費孝通又一次闡述了“文化自覺”的概念并提出:充分注意、深入闡發中華文化的包容性將是富有建設性的題目,也可以作為我們實現文化自覺的一個入口。
“各美其美、美人之美、美美與共、天下大同“”中“各美其美”就是不同文化中的不同人群對自己傳統的欣賞。這是處于分散、孤立狀態中的人群所必然具有的文化心理狀態。“美人之美”就是要求合作共存時必須具備的對不同文化的相互態度。“美美與共”就是在“天下大同”的世界里不同人群在人文價值上取得共識,以促使不同的人文類型和平共處和發展。
2001年10月,北京大學社會學人類學研究所、香港中文大學崇基學院、臺灣法鼓人文社會學院、臺灣東華大學族群關系與文化研究所共同舉辦了第七屆“現代化與中國文化”研討會。會議分兩段先后在中國香港和臺灣兩地舉辦,主題為“科技發展與人文重建”。費孝通出席了在香港中文大學舉行的開幕式并做了 《進入21世紀時的回顧與前瞻》的主題講演。他結合個人的研究經歷,提出20世紀中國社會“三級兩跳”,先后出現三種社會形態——農業社會、工業社會、信息社會;從現實看,三種社會形態同時重疊并存,三位一體;三位一體社會形態的形成包含兩個大的跳躍,先是從農業社會跳躍到工業社會,又從工業社會跳躍到信息社會。“三級兩跳”出現的最大問題,就是經濟全球化已經開始碰到了文化多元化的大問題。
費孝通認為,在人文重建的整個過程中,我們可以接受外國的方法甚至經驗,但所走的路要由自己決定。文化自覺、文化適應的主體和動力都在自己。自覺是為了自主,取得一個文化自主權,能確定自己的文化方向。相應地,在我們這些以文化自覺、文化建設為職志的社會學、人類學工作者來說,也要主動確定自己的學科發展方向。
2003年11月16日至19日,上海大學社會發展研究中心、香港中文大學崇基學院、北京大學社會學人類學研究所、北京大學中國社會與發展研究中心、臺灣東華大學原住民民族學院在上海聯合主辦主題為 “文化的差異與共存”的第八屆“現代化與中國文化”研討會。在這屆研討會上,費孝通提交的論文是《對文化的歷史性與社會性的思考》。他認為中國知識分子應主動承擔起認識自己的文化及其定位、認識不同的文化及展開跨文化對話的任務。
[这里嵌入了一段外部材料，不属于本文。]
## config.mk

```make
export PLATFORM = sky130hd
export DESIGN_NAME = nid_symbol_name_decoder_core_flat
export DESIGN_NICKNAME = d
export VERILOG_FILES = /design/src/hw/rtl/nsd_pkg.sv /design/src/hw/rtl/nsd_if.sv /design/src/hw/rtl/nsd_field_accum.sv /design/src/hw/rtl/nid_symbol_name_decoder_core.sv /design/src/flat_wrapper.sv
export SDC_FILE = /design/constraint.sdc
export NUM_CORES = 1
export LEC_CHECK = 0
export BUFFER_PORTS_ARGS = -buffer_cell sky130_fd_sc_hd__buf_2
export CAP_MARGIN = 0
export CORE_MARGIN = 5
export CORE_UTILIZATION = 59
export CTS_CLUSTER_DIAMETER = 80
export DETAILED_ROUTE_END_ITERATION = 8
export PLACE_DENSITY = 0.8
export SETUP_SLACK_MARGIN = 0.4
export SYNTH_ARGS = -nofsm -noshare
export SYNTH_HDL_FRONTEND = slang
export SYNTH_SLANG_ARGS = --single-unit
```

## constraint.sdc

```tcl
create_clock -name clk -period 5.8 [get_ports clk]
set_input_delay 0.29 -clock clk [delete_from_list [all_inputs] [get_ports clk]]
set_output_delay 0.29 -clock clk [all_outputs]
set_load 0.01 [all_outputs]
```

## src/hw/rtl/nsd_pkg.sv

```systemverilog
// Package for the symbol name decoder: constants, result type and alphabet lookup.
`timescale 1ns / 1ps
package nsd_pkg;

  localparam int CHAR_BITS       = 8;
  localparam int NID_BITS        = 64;
  localparam int ID_BITS         = 16;
  localparam int DIGIT_BITS      = 6;
  localparam int LAST_DIGIT_BITS = 4;
  localparam int FIELD_COUNT     = 3;

  localparam logic [3:0] NID_DIGITS = 4'd11;
  localparam logic [3:0] ID_DIGITS  = 4'd3;

  localparam logic [1:0] FIELD_NID  = 2'd0;
  localparam logic [1:0] FIELD_LIB  = 2'd1;
  localparam logic [1:0] FIELD_MOD  = 2'd2;
  localparam logic [1:0] FIELD_DONE = 2'd3;

  localparam logic [CHAR_BITS-1:0] HASH_CODE = 8'h23;

  // One decoded name.
  typedef struct packed {
    logic [NID_BITS-1:0] nid_value;
    logic [ID_BITS-1:0]  library_id;
    logic [ID_BITS-1:0]  module_id;
    logic                bad_char;
    logic                overlong;
    logic                fields_missing;
  } result_t;

  // Alphabet lookup: bit 6 is set when the byte is in the alphabet,
  // bits 5:0 give its index.
  function automatic logic [DIGIT_BITS:0] alpha_index(input logic [CHAR_BITS-1:0] c);
    logic [DIGIT_BITS:0] r;
    r = '0;
    if (c >= 8'h41 && c <= 8'h5A) begin
      r = {1'b1, 6'(c - 8'h41)};
    end else if (c >= 8'h61 && c <= 8'h7A) begin
      r = {1'b1, 6'(c - 8'h61 + 8'd26)};
    end else if (c >= 8'h30 && c <= 8'h39) begin
      r = {1'b1, 6'(c - 8'h30 + 8'd52)};
    end else if (c == 8'h2B) begin
      r = {1'b1, 6'd62};
    end else if (c == 8'h2D) begin
      r = {1'b1, 6'd63};
    end
    return r;
  endfunction

endpackage

```

## src/hw/rtl/nsd_if.sv

```systemverilog
// Stream interfaces for the symbol name decoder: character words in, result words out.
`timescale 1ns / 1ps
interface nsd_char_if;
  logic                          valid;
  logic                          ready;
  logic [nsd_pkg::CHAR_BITS-1:0] char_code;
  logic                          is_final;

  modport source (output valid, output char_code, output is_final, input ready);
  modport sink   (input valid, input char_code, input is_final, output ready);
endinterface

interface nsd_result_if;
  logic                         valid;
  logic                         ready;
  logic [nsd_pkg::NID_BITS-1:0] nid_value;
  logic [nsd_pkg::ID_BITS-1:0]  library_id;
  logic [nsd_pkg::ID_BITS-1:0]  module_id;
  logic                         bad_char;
  logic                         overlong;
  logic                         fields_missing;

  modport source (output valid, output nid_value, output library_id, output module_id,
                  output bad_char, output overlong, output fields_missing, input ready);
  modport sink   (input valid, input nid_value, input library_id, input module_id,
                  input bad_char, input overlong, input fields_missing, output ready);
endinterface

```

## src/hw/rtl/nsd_field_accum.sv

```systemverilog
// Field accumulator: per-character decode state and the result register.
`timescale 1ns / 1ps
module nsd_field_accum (
  input  logic                          clk,
  input  logic                          rst,
  input  logic                          take,
  input  logic [nsd_pkg::CHAR_BITS-1:0] char_code,
  input  logic                          is_final,
  output logic                          slot_free,
  output logic                          res_valid,
  input  logic                          res_ready,
  output nsd_pkg::result_t              res
);
  import nsd_pkg::*;

  logic [1:0]          field_number, field_number_next;
  logic [3:0]          digit_count, digit_count_next;
  logic [NID_BITS-1:0] nid_accum, nid_accum_next;
  logic [ID_BITS-1:0]  lib_accum, lib_accum_next;
  logic [ID_BITS-1:0]  mod_accum, mod_accum_next;
  logic                field_halted, field_halted_next;
  logic                bad_seen, bad_seen_next;
  logic                long_seen, long_seen_next;

  logic [DIGIT_BITS:0]   lookup;
  logic [DIGIT_BITS-1:0] idx;
  logic [3:0]            full;
  logic                  last;
  logic [ID_BITS-1:0]    id_sel, id_push;

  assign lookup = alpha_index(char_code);
  assign idx    = lookup[DIGIT_BITS-1:0];
  assign full   = (field_number == FIELD_NID) ? NID_DIGITS : ID_DIGITS;
  assign last   = (digit_count == full - 4'd1);
  assign id_sel = (field_number == FIELD_LIB) ? lib_accum : mod_accum;
  assign id_push = last ? {id_sel[ID_BITS-LAST_DIGIT_BITS-1:0],
                           idx[DIGIT_BITS-1:DIGIT_BITS-LAST_DIGIT_BITS]}
                        : {id_sel[ID_BITS-DIGIT_BITS-1:0], idx};

  // Next decode state for the character in the input register.
  always_comb begin
    field_number_next = field_number;
    digit_count_next  = digit_count;
    nid_accum_next    = nid_accum;
    lib_accum_next    = lib_accum;
    mod_accum_next    = mod_accum;
    field_halted_next = field_halted;
    bad_seen_next     = bad_seen;
    long_seen_next    = long_seen;
    if (field_number != FIELD_DONE) begin
      if (char_code == HASH_CODE) begin
        field_number_next = field_number + 2'd1;
        digit_count_next  = 4'd0;
        field_halted_next = 1'b0;
      end else if (!field_halted) begin
        if (!lookup[DIGIT_BITS]) begin
          bad_seen_next     = 1'b1;
          field_halted_next = 1'b1;
        end else if (digit_count >= full) begin
          long_seen_next = 1'b1;
        end else begin
          digit_count_next = digit_count + 4'd1;
          case (field_number)
            FIELD_NID: begin
              nid_accum_next = last
                ? {nid_accum[NID_BITS-LAST_DIGIT_BITS-1:0],
                   idx[DIGIT_BITS-1:DIGIT_BITS-LAST_DIGIT_BITS]}
                : {nid_accum[NID_BITS-DIGIT_BITS-1:0], idx};
            end
            FIELD_LIB: lib_accum_next = id_push;
            default:   mod_accum_next = id_push;
          endcase
        end
      end
    end
  end

  assign slot_free = !res_valid || res_ready;

  // Decode state: cleared after each final character.
  always_ff @(posedge clk) begin
    if (rst || (take && is_final)) begin
      field_number <= FIELD_NID;
      digit_count  <= 4'd0;
      nid_accum    <= '0;
      lib_accum    <= '0;
      mod_accum    <= '0;
      field_halted <= 1'b0;
      bad_seen     <= 1'b0;
      long_seen    <= 1'b0;
    end else if (take) begin
      field_number <= field_number_next;
      digit_count  <= digit_count_next;
      nid_accum    <= nid_accum_next;
      lib_accum    <= lib_accum_next;
      mod_accum    <= mod_accum_next;
      field_halted <= field_halted_next;
      bad_seen     <= bad_seen_next;
      long_seen    <= long_seen_next;
    end
  end

  // Result register valid flag.
  always_ff @(posedge clk) begin
    if (rst) begin
      res_valid <= 1'b0;
    end else if (take && is_final) begin
      res_valid <= 1'b1;
    end else if (res_ready) begin
      res_valid <= 1'b0;
    end
  end

  // Result payload, loaded on the final character of a name.
  always_ff @(posedge clk) begin
    if (take && is_final) begin
      res.nid_value      <= nid_accum_next;
      res.library_id     <= lib_accum_next;
      res.module_id      <= mod_accum_next;
      res.bad_char       <= bad_seen_next;
      res.overlong       <= long_seen_next;
      res.fields_missing <= (field_number_next != FIELD_DONE);
    end
  end

endmodule

```

## src/hw/rtl/nid_symbol_name_decoder_core.sv

```systemverilog
// Top level of the symbol name decoder: input register and result channel.
//
// Usage:
//   chars carries one byte of an encoded name per word, with is_final set
//   on the last byte. Names have the form nid#lib#module#, each byte from
//   the alphabet A-Z a-z 0-9 + -.
//   results carries one word per name: the 64-bit nid, the 16-bit library
//   and module ids, and the bad_char, overlong and fields_missing flags.
//   Throughput: one byte per cycle while no final byte waits for the result
//   slot; the field accumulators compute the next state combinationally
//   between the input register and the state registers. Result path: an
//   accepted final byte passes the input register, then the result register,
//   which holds the result word until it is taken.
//   Reset: rst is synchronous and active high; it empties the input and
//   result registers and returns the decoder to the start of a name.
//   Stall: a waiting result is held stable until taken. Non-final bytes
//   keep flowing; a final byte waits in the input register only while the
//   previous result has not been taken.
`timescale 1ns / 1ps
module nid_symbol_name_decoder_core (
  input  logic                clk,
  input  logic                rst,
  nsd_char_if.sink            chars,
  nsd_result_if.source        results
);
  import nsd_pkg::*;

  logic                 in_valid;
  logic [CHAR_BITS-1:0] in_char;
  logic                 in_final;
  logic                 take;
  logic                 slot_free;
  result_t              res;

  // The held byte moves on unless it is final and the result slot is full.
  assign take        = in_valid && (!in_final || slot_free);
  assign chars.ready = !in_valid || take;

  // Input register.
  always_ff @(posedge clk) begin
    if (rst) begin
      in_valid <= 1'b0;
    end else if (chars.ready) begin
      in_valid <= chars.valid;
    end
  end

  always_ff @(posedge clk) begin
    if (chars.ready && chars.valid) begin
      in_char  <= chars.char_code;
      in_final <= chars.is_final;
    end
  end

  nsd_field_accum u_accum (
    .clk       (clk),
    .rst       (rst),
    .take      (take),
    .char_code (in_char),
    .is_final  (in_final),
    .slot_free (slot_free),
    .res_valid (results.valid),
    .res_ready (results.ready),
    .res       (res)
  );

  assign results.nid_value      = res.nid_value;
  assign results.library_id     = res.library_id;
  assign results.module_id      = res.module_id;
  assign results.bad_char       = res.bad_char;
  assign results.overlong       = res.overlong;
  assign results.fields_missing = res.fields_missing;

endmodule
```

## src/flat_wrapper.sv

```systemverilog
// flat-port wrapper written by rule: the top's interface ports become plain ports
module nid_symbol_name_decoder_core_flat import nsd_pkg::*;
  (clk, rst, chars_valid, chars_char_code, chars_is_final, chars_ready, results_valid, results_nid_value, results_library_id, results_module_id, results_bad_char, results_overlong, results_fields_missing, results_ready);
  nsd_char_if chars_i ();
  nsd_result_if results_i ();
  input  logic clk;
  input  logic rst;
  input wire logic [$bits(chars_i.valid)-1:0] chars_valid;
  input wire logic [$bits(chars_i.char_code)-1:0] chars_char_code;
  input wire logic [$bits(chars_i.is_final)-1:0] chars_is_final;
  output wire logic [$bits(chars_i.ready)-1:0] chars_ready;
  output wire logic [$bits(results_i.valid)-1:0] results_valid;
  output wire logic [$bits(results_i.nid_value)-1:0] results_nid_value;
  output wire logic [$bits(results_i.library_id)-1:0] results_library_id;
  output wire logic [$bits(results_i.module_id)-1:0] results_module_id;
  output wire logic [$bits(results_i.bad_char)-1:0] results_bad_char;
  output wire logic [$bits(results_i.overlong)-1:0] results_overlong;
  output wire logic [$bits(results_i.fields_missing)-1:0] results_fields_missing;
  input wire logic [$bits(results_i.ready)-1:0] results_ready;
  assign chars_i.valid = chars_valid;
  assign chars_i.char_code = chars_char_code;
  assign chars_i.is_final = chars_is_final;
  assign chars_ready = chars_i.ready;
  assign results_valid = results_i.valid;
  assign results_nid_value = results_i.nid_value;
  assign results_library_id = results_i.library_id;
  assign results_module_id = results_i.module_id;
  assign results_bad_char = results_i.bad_char;
  assign results_overlong = results_i.overlong;
  assign results_fields_missing = results_i.fields_missing;
  assign results_i.ready = results_ready;
  nid_symbol_name_decoder_core u_core (.clk(clk), .rst(rst), .chars(chars_i), .results(results_i));
endmodule
```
費孝通說:人們時常將現代化與傳統文化當成相互矛盾的兩方面看。其實,“文化自覺”正是在追求現代化的100多年的歷史中開始產生的。我到了耄老之年,還要呼吁“文化自覺”,希望能引起大家的重視,用實證的態度、實事求是的精神來認識我們有悠久歷史的文化。
費孝通在給會議的信中說:海峽兩岸暨香港的學者在一起,用中國話討論中國人自己的事情,文化上的交流是政治上統一的一個步驟。20年后的今天政治上有了很大的變化,香港回歸了,大陸更加開放,臺灣統一的希望越來越近,文化和學術交流的機會更加頻繁了。我相信在不久的將來一個美好的全球共同體一定會出現,而且中國文化在這新機構中會發揮更大的作用。
行行重行行,晚年費孝通留下一路文化考量,一派學術思想,一種治學精神。回望20年舉辦“現代化與中國文化”研討會所體現的思想脈絡,費孝通在第七屆研討會上說,“這個系列性的‘現代化與中國文化’研討會,是使我們的短暫生命融匯于久遠文化的一種有效方式。在我晚年所做文化反思的過程中,這個研討會給了我很大的鼓舞,給了我很大的啟發,使我常有‘吾道不孤’之感。”